From 30ccd51acdff1b06452bb690c7a283abd1fb2e99 Mon Sep 17 00:00:00 2001
From: Chad Smith <chad.smith@canonical.com>
Date: Tue, 29 Mar 2022 14:25:33 -0600
Subject: [PATCH] ds-identify: also discover LXD by presence from DMI
 board_name = LXD (#1311)

VMs will not start lxd-agent.service in systemd generator timeframe
which means /dev/lxd/sock will not exist yet on LXD VM.

For VM support, ds-identify will return DS_FOUND when
/sys/class/dmi/id/board_name == "LXD" which exists at
early boot regardless of LXD socket status.

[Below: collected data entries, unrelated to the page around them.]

Background: an optimization exercise with open tools, aiming at small area, a short achievable clock period and few clock cycles per item. Do not read the settings as production practice.
In this exercise RTL edits were held to simulation tests only and were not proved equivalent to the original.
No activity file was given, so power comes from the tool's default toggle rates.

==> flow/design.v <==
`default_nettype none
package wbps_pkg;
  localparam int MAX_PATTERN_DEFAULT = 32;
  localparam int OFFSET_BITS_DEFAULT = 16;
  localparam int CFG_DATA_W   = 64;
  localparam int CFG_IDX_W    = 3;
  localparam int LEN_REG_W    = 6;
  localparam int PAT_REGS     = 4;
  localparam int PAT_BYTES    = PAT_REGS * CFG_DATA_W / 8;
  localparam int OFFSET_OUT_W = 16;
  localparam logic [7:0] WILDCARD_BYTE = 8'h2A;
  typedef struct packed {
    logic [7:0] region_byte;
    logic       region_end;
  } in_t;
  typedef struct packed {
    logic                    found;
    logic [OFFSET_OUT_W-1:0] match_offset;
  } out_t;
endpackage
`default_nettype wire
`default_nettype none
module wbps_cfg (
  input  wire logic         clk_i,
  input  wire logic         rst_ni,
  input  wire logic         cfg_we_i,
  input  wire logic [2:0]   cfg_idx_i,
  input  wire logic [63:0]  cfg_data_i,
  output logic      [4:0]   nm1_o,
  output logic      [3:0]   wvld_o,
  output logic [3:0][63:0]  pat_o
);
  logic [4:0]       nm1_q;
  logic [3:0]       wvld_q;
  logic [3:0][63:0] pat_q;
  logic [5:0]       lw;
  logic [4:0]       nm1_d;
  assign lw    = cfg_data_i[5:0];
  assign nm1_d = (lw == 6'd0) ? 5'd0 : (lw > 6'd32) ? 5'd31 : 5'(lw - 6'd1);
  always_ff @(posedge clk_i or negedge rst_ni) begin
    if (!rst_ni) begin
      nm1_q  <= 5'd0;
      wvld_q <= 4'd0;
    end else if (cfg_we_i) begin
      if (cfg_idx_i == 3'd0) nm1_q <= nm1_d;
      for (int w = 0; w < 4; w++) begin
        if (cfg_idx_i == 3'(w + 1)) wvld_q[w] <= 1'b1;
      end
    end
  end
  always_ff @(posedge clk_i) begin
    for (int w = 0; w < 4; w++) begin
      if (cfg_we_i && cfg_idx_i == 3'(w + 1)) pat_q[w] <= cfg_data_i;
    end
  end
  assign nm1_o  = nm1_q;
  assign wvld_o = wvld_q;
  assign pat_o  = pat_q;
endmodule
`default_nettype wire
`default_nettype none
module wbps_window (
  input  wire logic         clk_i,
  input  wire logic         step_i,      
  input  wire logic         first_i,     
  input  wire logic [4:0]   nm1_i,
  output logic      [15:0]  off_o
);
  logic [15:0] off_q;
  logic [15:0] n16;
  assign n16 = 16'(nm1_i) + 16'd1;
  logic inc;
  assign inc = step_i && (off_q != ~n16);
  always_ff @(posedge clk_i) begin
    if (step_i && first_i) begin
      off_q <= 16'd1 - n16;
    end else begin
      off_q <= off_q + 16'(inc);
    end
  end
  assign off_o = off_q;
endmodule
`default_nettype wire
`default_nettype none
module wbps_match (
  input  wire logic         clk_i,
  input  wire logic         load_i,
  input  wire logic         restart_i,
  input  wire logic [7:0]   byte_i,
  input  wire logic [3:0]   wvld_i,
  input  wire logic [3:0][63:0] pat_i,
  input  wire logic [4:0]   nm1_i,
  output logic              hit_o
);
  logic [31:0] eq;
  logic [31:0] st_q;
  logic        zero_byte;
  assign zero_byte = (byte_i == 8'h00);
  always_comb begin
    for (int k = 0; k < 32; k++) begin
      if (wvld_i[k / 8]) begin
        eq[k] = (pat_i[k / 8][(k % 8) * 8 +: 8] == wbps_pkg::WILDCARD_BYTE) ||
                (pat_i[k / 8][(k % 8) * 8 +: 8] == byte_i);
      end else begin
        eq[k] = zero_byte;
      end
    end
  end
  always_ff @(posedge clk_i) begin
    if (load_i) begin
      st_q <= eq & {st_q[30:0] & {31{!restart_i}}, 1'b1};
    end
  end
  assign hit_o = st_q[nm1_i];
endmodule
`default_nettype wire
`default_nettype none
module wildcard_byte_pattern_scanner_core (
  input  wire logic         clk_i,
  input  wire logic         rst_ni,
  input  wire logic         cfg_we_i,
  input  wire logic [2:0]   cfg_idx_i,
  input  wire logic [63:0]  cfg_data_i,
  input  wire logic         in_valid_i,
  input  wire wbps_pkg::in_t in_data_i,
  output logic              in_stall_o,
  output logic              out_valid_o,
  output wbps_pkg::out_t    out_data_o,
  input  wire logic         out_stall_i
);
  logic [4:0]       nm1;
  logic [3:0]       wvld;
  logic [3:0][63:0] pat;
  logic             load;
  logic             step;
  logic             hit;
  logic [15:0]      off;
  logic             last_q;    
  logic             first_q;   
  logic             fresh_q;   
  logic             done_q;    
  logic             ov_q;
  logic             found_q;
  assign in_stall_o = out_stall_i;
  assign load       = in_valid_i && !out_stall_i;
  assign step       = fresh_q && !out_stall_i;
  wbps_cfg u_cfg (
    .clk_i      (clk_i),
    .rst_ni     (rst_ni),
    .cfg_we_i   (cfg_we_i),
    .cfg_idx_i  (cfg_idx_i),
    .cfg_data_i (cfg_data_i),
    .nm1_o      (nm1),
    .wvld_o     (wvld),
    .pat_o      (pat)
  );
  wbps_match u_match (
    .clk_i     (clk_i),
    .load_i    (load),
    .restart_i (last_q),
    .byte_i    (in_data_i.region_byte),
    .wvld_i    (wvld),
    .pat_i     (pat),
    .nm1_i     (nm1),
    .hit_o     (hit)
  );
  wbps_window u_window (
    .clk_i   (clk_i),
    .step_i  (step),
    .first_i (first_q),
    .nm1_i   (nm1),
    .off_o   (off)
  );
  always_ff @(posedge clk_i or negedge rst_ni) begin
    if (!rst_ni) begin
      last_q  <= 1'b1;
      fresh_q <= 1'b0;
      ov_q    <= 1'b0;
    end else if (!out_stall_i) begin
      fresh_q <= in_valid_i;
      ov_q    <= fresh_q && !done_q && (hit || last_q);
      if (in_valid_i) last_q <= in_data_i.region_end;
    end
  end
  always_ff @(posedge clk_i) begin
    if (load) begin
      first_q <= last_q;
      done_q  <= !last_q && (done_q || hit);
    end
    if (!out_stall_i) found_q <= hit;
  end
  assign out_valid_o             = ov_q;
  assign out_data_o.found        = found_q;
  assign out_data_o.match_offset = found_q ? off : 16'd0;
endmodule
`default_nettype wire
`default_nettype none
module wbps_top (
  input  wire logic        clk_i,
  input  wire logic        rst_ni,
  input  wire logic        cfg_we_i,
  input  wire logic [2:0]  cfg_idx_i,
  input  wire logic [63:0] cfg_data_i,
  input  wire logic        in_valid_i,
  input  wire logic [7:0]  in_byte_i,
  input  wire logic        in_last_i,
  output logic             in_stall_o,
  output logic             out_valid_o,
  output logic             out_found_o,
  output logic [15:0]      out_offset_o,
  input  wire logic        out_stall_i
);
  wbps_pkg::in_t  in_data;
  wbps_pkg::out_t out_data;
  assign in_data.region_byte = in_byte_i;
  assign in_data.region_end  = in_last_i;
  assign out_found_o         = out_data.found;
  assign out_offset_o        = out_data.match_offset;
  wildcard_byte_pattern_scanner_core u_core (
    .clk_i       (clk_i),
    .rst_ni      (rst_ni),
    .cfg_we_i    (cfg_we_i),
    .cfg_idx_i   (cfg_idx_i),
    .cfg_data_i  (cfg_data_i),
    .in_valid_i  (in_valid_i),
    .in_data_i   (in_data),
    .in_stall_o  (in_stall_o),
    .out_valid_o (out_valid_o),
    .out_data_o  (out_data),
    .out_stall_i (out_stall_i)
  );
endmodule
`default_nettype wire
==> flow/flow/run.sh <==
#!/bin/bash
# Standard layout, with plain buf_1 cells as the port buffers.
set -euo pipefail
bash standard.sh "BUFFER_PORTS_ARGS=-buffer_cell sky130_fd_sc_hd__buf_1" finish > standard_flow.log 2>&1
==> flow/standard.sh <==
#!/bin/bash
# synth_recipe.tcl (not shown) runs the flow's synth.tcl, then flattens the netlist and writes it again
# the make line also repeats each setting of config.mk as NAME=value (left out here)
make -C /OpenROAD-flow-scripts/flow DESIGN_CONFIG=/design/flow/config.mk WORK_HOME=/design/flow/orfs CLKGATE_MAP_FILE= SYNTH_SCRIPT=/design/flow/synth_recipe.tcl "${@:-finish}"
==> flow/config.mk <==
export PLATFORM = sky130hd
export DESIGN_NAME = wbps_top
export DESIGN_NICKNAME = wbps_top
export VERILOG_FILES = /design/flow/design.v
export SDC_FILE = /design/flow/constraint.sdc
export NUM_CORES = 4
export LEC_CHECK = 0
export CAP_MARGIN = 0
export CORE_MARGIN = 2
export CORE_UTILIZATION = 62
export CTS_BUF_LIST = sky130_fd_sc_hd__clkbuf_16
export CTS_CLUSTER_DIAMETER = 80
export CTS_CLUSTER_SIZE = 32
export PLACE_DENSITY = 0.75
export SETUP_SLACK_MARGIN = 4.4
export SLEW_MARGIN = 0
==> flow/constraint.sdc <==
create_clock -name core_clock -period 7.5 [get_ports {clk_i}]
set_input_delay 1.5000 -clock core_clock [delete_from_list [all_inputs] [get_ports {clk_i}]]
set_output_delay 1.5000 -clock core_clock [all_outputs]
set_load 0.01 [all_outputs]
==> results_dict.tcl, run 1 <==
set metrics [dict create \
    grt_pass1_wl_microns 49300 \
    yosys.area.top_type "edfxtp_1" \
    clkTransAtPathRegs_ns 0.10 \
    htreeDepth 1 \
    reg2reg_depth 11 \
    finalNonFillerCells 1468 \
    finalNetCount 1231 \
    synth_cell_types 50 \
    ys_top_cells_by_area "edfxtp_1 (59%), xnor2_1 (14%), nand4_1 (2.7%), xor2_1 (2.3%), dfxtp_1 (2.2%)" \
    syn_nets 1144 \
    postCtsHoldBufs 0 \
    drt-pass1-iter-count 5 \
    ys_seq_elements 319 \
    hp-class "flop to flop" \
    vias_per_cell 6.06 \
    worst_slew_pin_slew_ns 1.05 \
    min_path_cells 1 \
    fin_setup_tns_ns 0 \
    cp.depth 2 \
    row_count 56 \
    cts_root_buf "clkbuf_16" \
    synth_area_per_cell_sq_um 14.0 \
    start_util_pct 63.0 \
    ioPinCount 100 \
    gp_congestion 0.847 \
    synth.most_common_cell "edfxtp_1" \
    die_w_microns 158 \
    postRouteAntennaNets 0 \
    rsz0062_at_grt "yes" \
    die_y_microns 158 \
    hold_viol_final 0 \
    n_antenna_cell 0 \
    setup_viol 0 \
    path_cells "buf_12 -> buf_6" \
    end_kind "primary output" \
    via_count 8892 \
    run_status "no timing/DRC/antenna violations" \
    grt-ovfl-total 0 \
    crit_type "input pin to primary output" \
    drt_iter0_drc 802 \
    place_inst 1442 \
    numCtsBuffers 15 \
    critPathTopFamily "buffers and inverters" \
    grt_max_degree 66 \
    synth_seq_area_share_pct 63.3 \
    max_freq_mhz 312 \
    start_kind "input pin" \
    critPathArrivalTime_ns 1.70 \
    placement.io_buffers 99 \
    die_area_sq_um 25100 \
    powerDensity_nw_per_um2 226 \
    cts_tree "yes" \
    synth_top_area_share_pct 59.1 \
    slew_violations 0 \
    core_area_sq_um 23500 \
    min_period_ns 3.20 \
    yosysWarnings 4 \
    antenna_found_initial 0 \
    area_delta_synth_final_pct 8.03 \
    cts.sinks 319 \
    critPathBufInv 2 \
    synth_edf_count 291 \
    slowest_stage "buf_6" \
    grt_pass1_vias 8712 \
    cp_max_fo 2 \
    wl_microns 32800 \
    vdd_drop_max_mv 0.216 \
    maxCapViolations 0 \
    synthFlopType "edfxtp_1" \
    relSlewSlack_pct 29.7 \
    drive_above_1_share_pct 6.35 \
    skew_ns 0.0242 \
    synthArstFlopShare_pct 3.76 \
    insertion_delay_ns 0.52 \
    netlist_instances 1056 \
    wire_per_inst_microns 22.3 \
    fin_crit_sh_pct 42.7 \
    grt_usage_pct 26.4 \
    cts_buffer_depth 3 \
    cpPeakStageDelay_ns 0.11 \
    syn_area_sq_um 14800 \
    critPathRequiredTime_ns 6.00 \
    leakage_nw 4.99 \
    synth_commonest_cells "edfxtp_1 (291), xnor2_1 (244), nand4_1 (64)" \
    dp_hpwl_microns 21000 \
    drc_errors 0 \
]
-- routing by layer --
layer  routed length [microns]  GRT usage (%)  part of all wire (%)  vias up
li1                          -              -                     -     4101
met4                       779           8.07                   2.4        0
met5                         0              0                     0        -
met2                     16200           45.0                    49      301
met1                     14000           36.4                    43     4431
met3                      1740           2.59                   5.3       59
-- cell type report --
class | instances | area [sq um]
Tap cell | 319 | 399
Multi-Input combinational cell | 683 | 5220
Sequential cell | 319 | 9360
Clock buffer | 15 | 375
Inverter | 10 | 37.5
Clock inverter | 8 | 67.6
Timing Repair Buffer | 114 | 522
Fill cell | 1651 | 7490
-- kinds of logic after synthesis --
family,count (synthesis),synth area share (%)
xor+xnor,283,16.8
simple gates,266,11.9
buf+inv,54,1.89
flops,319,63.3
fa+ha+maj,10,0.795
mux,22,1.54
compound gates,102,3.89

Later, in cloud-init init-local boot stage, cloud-init will only
discover the LXDDatasource if the /dev/lxd/sock is active.
This allows consumers to disable the LXD datasource
behavior by running:
   lxc config set MACHINE_NAME security.devlxd=false
---
 doc/rtd/topics/datasources/lxd.rst            | 24 ++++++++---
 .../datasources/test_lxd_discovery.py         | 36 ++++++++++++++--
 tests/unittests/test_ds_identify.py           | 41 +++++++++++++------
 tools/ds-identify                             | 25 ++++++++++-
 4 files changed, 102 insertions(+), 24 deletions(-)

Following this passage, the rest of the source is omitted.